───── Records for the exercise
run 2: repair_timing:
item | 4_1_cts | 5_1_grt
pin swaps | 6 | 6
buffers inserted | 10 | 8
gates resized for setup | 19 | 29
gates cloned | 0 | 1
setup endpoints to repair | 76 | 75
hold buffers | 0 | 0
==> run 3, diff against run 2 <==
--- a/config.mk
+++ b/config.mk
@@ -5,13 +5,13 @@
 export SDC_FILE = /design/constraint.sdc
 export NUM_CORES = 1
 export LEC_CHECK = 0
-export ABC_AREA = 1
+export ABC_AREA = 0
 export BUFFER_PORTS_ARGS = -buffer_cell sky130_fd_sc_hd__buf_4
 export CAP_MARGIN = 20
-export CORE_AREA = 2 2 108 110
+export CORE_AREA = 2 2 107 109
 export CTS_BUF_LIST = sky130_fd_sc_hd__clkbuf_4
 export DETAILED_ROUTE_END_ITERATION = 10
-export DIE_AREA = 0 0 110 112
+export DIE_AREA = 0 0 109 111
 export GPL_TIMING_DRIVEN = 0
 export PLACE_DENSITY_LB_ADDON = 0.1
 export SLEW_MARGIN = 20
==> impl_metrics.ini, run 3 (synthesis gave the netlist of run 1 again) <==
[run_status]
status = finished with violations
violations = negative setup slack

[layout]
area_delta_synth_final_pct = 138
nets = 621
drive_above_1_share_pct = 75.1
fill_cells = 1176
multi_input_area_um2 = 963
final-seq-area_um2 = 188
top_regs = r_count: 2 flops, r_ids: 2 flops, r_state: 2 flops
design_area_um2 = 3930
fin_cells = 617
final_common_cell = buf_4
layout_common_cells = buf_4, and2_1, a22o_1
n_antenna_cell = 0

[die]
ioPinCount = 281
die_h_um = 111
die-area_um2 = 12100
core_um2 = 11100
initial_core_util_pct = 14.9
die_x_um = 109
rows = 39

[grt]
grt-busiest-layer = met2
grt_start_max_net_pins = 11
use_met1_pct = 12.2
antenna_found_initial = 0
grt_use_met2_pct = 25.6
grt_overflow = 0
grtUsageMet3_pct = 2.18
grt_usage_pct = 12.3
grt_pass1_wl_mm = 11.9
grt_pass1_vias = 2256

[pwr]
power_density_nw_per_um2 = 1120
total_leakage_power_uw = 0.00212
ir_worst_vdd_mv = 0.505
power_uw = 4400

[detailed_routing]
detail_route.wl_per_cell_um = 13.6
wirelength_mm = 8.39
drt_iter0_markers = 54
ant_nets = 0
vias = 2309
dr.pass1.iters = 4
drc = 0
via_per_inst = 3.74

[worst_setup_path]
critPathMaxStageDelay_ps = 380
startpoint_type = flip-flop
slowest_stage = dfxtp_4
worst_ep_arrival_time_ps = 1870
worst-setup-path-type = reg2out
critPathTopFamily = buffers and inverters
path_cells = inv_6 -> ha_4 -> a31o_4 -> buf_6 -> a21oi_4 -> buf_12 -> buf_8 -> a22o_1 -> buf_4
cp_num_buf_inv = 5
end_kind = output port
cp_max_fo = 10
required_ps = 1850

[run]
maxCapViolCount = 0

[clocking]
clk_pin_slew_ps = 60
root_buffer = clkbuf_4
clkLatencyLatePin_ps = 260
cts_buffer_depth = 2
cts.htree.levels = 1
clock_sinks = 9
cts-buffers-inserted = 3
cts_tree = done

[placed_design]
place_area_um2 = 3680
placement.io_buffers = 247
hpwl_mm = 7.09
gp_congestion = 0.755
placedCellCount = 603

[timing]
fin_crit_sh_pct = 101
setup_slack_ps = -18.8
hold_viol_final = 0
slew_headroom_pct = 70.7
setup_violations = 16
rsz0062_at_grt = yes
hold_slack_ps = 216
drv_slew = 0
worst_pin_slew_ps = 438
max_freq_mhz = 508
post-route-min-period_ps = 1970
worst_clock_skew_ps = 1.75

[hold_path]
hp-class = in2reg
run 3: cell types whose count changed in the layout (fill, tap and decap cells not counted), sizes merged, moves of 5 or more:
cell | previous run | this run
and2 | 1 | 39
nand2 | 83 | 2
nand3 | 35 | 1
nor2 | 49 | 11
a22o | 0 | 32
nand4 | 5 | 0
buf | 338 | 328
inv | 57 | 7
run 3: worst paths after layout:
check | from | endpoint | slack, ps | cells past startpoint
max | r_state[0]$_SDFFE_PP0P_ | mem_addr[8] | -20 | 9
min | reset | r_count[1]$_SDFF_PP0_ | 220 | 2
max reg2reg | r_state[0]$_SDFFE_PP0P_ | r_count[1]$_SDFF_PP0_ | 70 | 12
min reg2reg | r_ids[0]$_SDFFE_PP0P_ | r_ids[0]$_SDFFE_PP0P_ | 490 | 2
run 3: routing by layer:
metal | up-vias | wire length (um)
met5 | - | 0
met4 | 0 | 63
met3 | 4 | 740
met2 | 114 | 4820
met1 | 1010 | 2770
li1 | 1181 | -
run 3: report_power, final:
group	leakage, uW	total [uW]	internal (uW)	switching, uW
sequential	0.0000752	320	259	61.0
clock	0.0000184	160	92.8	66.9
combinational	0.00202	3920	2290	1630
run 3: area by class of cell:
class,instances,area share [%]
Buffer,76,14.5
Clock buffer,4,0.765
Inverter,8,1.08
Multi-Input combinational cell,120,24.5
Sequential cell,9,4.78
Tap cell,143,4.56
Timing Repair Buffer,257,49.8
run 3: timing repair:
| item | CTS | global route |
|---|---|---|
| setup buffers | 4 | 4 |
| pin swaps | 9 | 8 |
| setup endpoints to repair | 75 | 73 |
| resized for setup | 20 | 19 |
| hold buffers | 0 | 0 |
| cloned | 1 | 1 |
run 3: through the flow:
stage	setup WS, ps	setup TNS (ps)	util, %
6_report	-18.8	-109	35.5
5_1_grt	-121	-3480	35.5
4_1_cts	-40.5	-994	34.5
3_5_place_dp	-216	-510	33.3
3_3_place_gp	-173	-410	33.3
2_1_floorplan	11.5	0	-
File: config.mk
export PLATFORM = sky130hd
export DESIGN_NAME = vector_sequencer
export DESIGN_NICKNAME = d
export VERILOG_FILES = /design/src/rtl/vector_pkg.sv /design/src/rtl/vector_obj_select.sv /design/src/rtl/vector_sequencer.sv
export SDC_FILE = /design/constraint.sdc
export NUM_CORES = 1
export LEC_CHECK = 0
export BUFFER_PORTS_ARGS = -buffer_cell sky130_fd_sc_hd__buf_2
export CORE_UTILIZATION = 40
export CTS_CLUSTER_SIZE = 14
export DETAILED_ROUTE_END_ITERATION = 6
export GPL_ROUTABILITY_DRIVEN = 0
export GPL_TIMING_DRIVEN = 0
export HOLD_SLACK_MARGIN = 0.1
export PLACE_DENSITY_LB_ADDON = 0.1
export SLEW_MARGIN = 0
export SYNTH_ARGS = -nofsm -noshare
export SYNTH_HDL_FRONTEND = slang
export SYNTH_SLANG_ARGS = --single-unit
File: constraint.sdc
create_clock -name clk -period 2.4 [get_ports clk]
set_input_delay 0.12 -clock clk [delete_from_list [all_inputs] [get_ports clk]]
set_output_delay 0.12 -clock clk [all_outputs]
set_load 0.01 [all_outputs]
File: src/rtl/vector_pkg.sv
// Shared types and memory-word field positions for the multi-object vector sequencer.
package vector_pkg;

    typedef enum logic [3:0] {
        ST_IDLE     = 4'd0,
        ST_SELECT   = 4'd1,
        ST_FETCH    = 4'd2,
        ST_WAITRD   = 4'd3,
        ST_DECODE   = 4'd4,
        ST_ISSUE    = 4'd5,
        ST_WAITDONE = 4'd6,
        ST_NEXT     = 4'd7,
        ST_FINISH   = 4'd8
    } state_t;

    typedef enum logic [1:0] {
        OP_NOP  = 2'b00,
        OP_MOVE = 2'b01,
        OP_DRAW = 2'b10,
        OP_END  = 2'b11
    } opcode_t;

    // Word layout from the LSB up: {line,pos} opcode, then y, then x.
    localparam int OP_LSB = 0;
    localparam int OP_W   = 2;
    localparam int Y_LSB  = 2;

endpackage

File: src/rtl/vector_obj_select.sv
// Finds the lowest-index object that is enabled and not yet finished this frame.
module vector_obj_select
    import vector_pkg::*;
#(
    parameter int NUM_OBJ = 4,
    parameter int IDX_W   = 2
) (
    input  logic [NUM_OBJ-1:0] pending,
    output logic               found,
    output logic [IDX_W-1:0]   idx
);

    // Scan downwards so the lowest pending index is the last one written.
    always_comb begin
        found = |pending;
        idx   = '0;
        for (int i = NUM_OBJ - 1; i >= 0; i--) begin
            idx = pending[i] ? IDX_W'(i) : idx;
        end
    end

endmodule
──────────
### [Task requirements]
What you return must be an exact retyping of the lines above starting at the line with "die_x_um = 109" and ending at the line with "max | r_state[0]$_SDFFE_PP0P_", and nothing besides.

### [Task answer]
die_x_um = 109
rows = 39

[grt]
grt-busiest-layer = met2
grt_start_max_net_pins = 11
use_met1_pct = 12.2
antenna_found_initial = 0
grt_use_met2_pct = 25.6
grt_overflow = 0
grtUsageMet3_pct = 2.18
grt_usage_pct = 12.3
grt_pass1_wl_mm = 11.9
grt_pass1_vias = 2256

[pwr]
power_density_nw_per_um2 = 1120
total_leakage_power_uw = 0.00212
ir_worst_vdd_mv = 0.505
power_uw = 4400

[detailed_routing]
detail_route.wl_per_cell_um = 13.6
wirelength_mm = 8.39
drt_iter0_markers = 54
ant_nets = 0
vias = 2309
dr.pass1.iters = 4
drc = 0
via_per_inst = 3.74

[worst_setup_path]
critPathMaxStageDelay_ps = 380
startpoint_type = flip-flop
slowest_stage = dfxtp_4
worst_ep_arrival_time_ps = 1870
worst-setup-path-type = reg2out
critPathTopFamily = buffers and inverters
path_cells = inv_6 -> ha_4 -> a31o_4 -> buf_6 -> a21oi_4 -> buf_12 -> buf_8 -> a22o_1 -> buf_4
cp_num_buf_inv = 5
end_kind = output port
cp_max_fo = 10
required_ps = 1850

[run]
maxCapViolCount = 0

[clocking]
clk_pin_slew_ps = 60
root_buffer = clkbuf_4
clkLatencyLatePin_ps = 260
cts_buffer_depth = 2
cts.htree.levels = 1
clock_sinks = 9
cts-buffers-inserted = 3
cts_tree = done

[placed_design]
place_area_um2 = 3680
placement.io_buffers = 247
hpwl_mm = 7.09
gp_congestion = 0.755
placedCellCount = 603

[timing]
fin_crit_sh_pct = 101
setup_slack_ps = -18.8
hold_viol_final = 0
slew_headroom_pct = 70.7
setup_violations = 16
rsz0062_at_grt = yes
hold_slack_ps = 216
drv_slew = 0
worst_pin_slew_ps = 438
max_freq_mhz = 508
post-route-min-period_ps = 1970
worst_clock_skew_ps = 1.75

[hold_path]
hp-class = in2reg
run 3: cell types whose count changed in the layout (fill, tap and decap cells not counted), sizes merged, moves of 5 or more:
cell | previous run | this run
and2 | 1 | 39
nand2 | 83 | 2
nand3 | 35 | 1
nor2 | 49 | 11
a22o | 0 | 32
nand4 | 5 | 0
buf | 338 | 328
inv | 57 | 7
run 3: worst paths after layout:
check | from | endpoint | slack, ps | cells past startpoint
max | r_state[0]$_SDFFE_PP0P_ | mem_addr[8] | -20 | 9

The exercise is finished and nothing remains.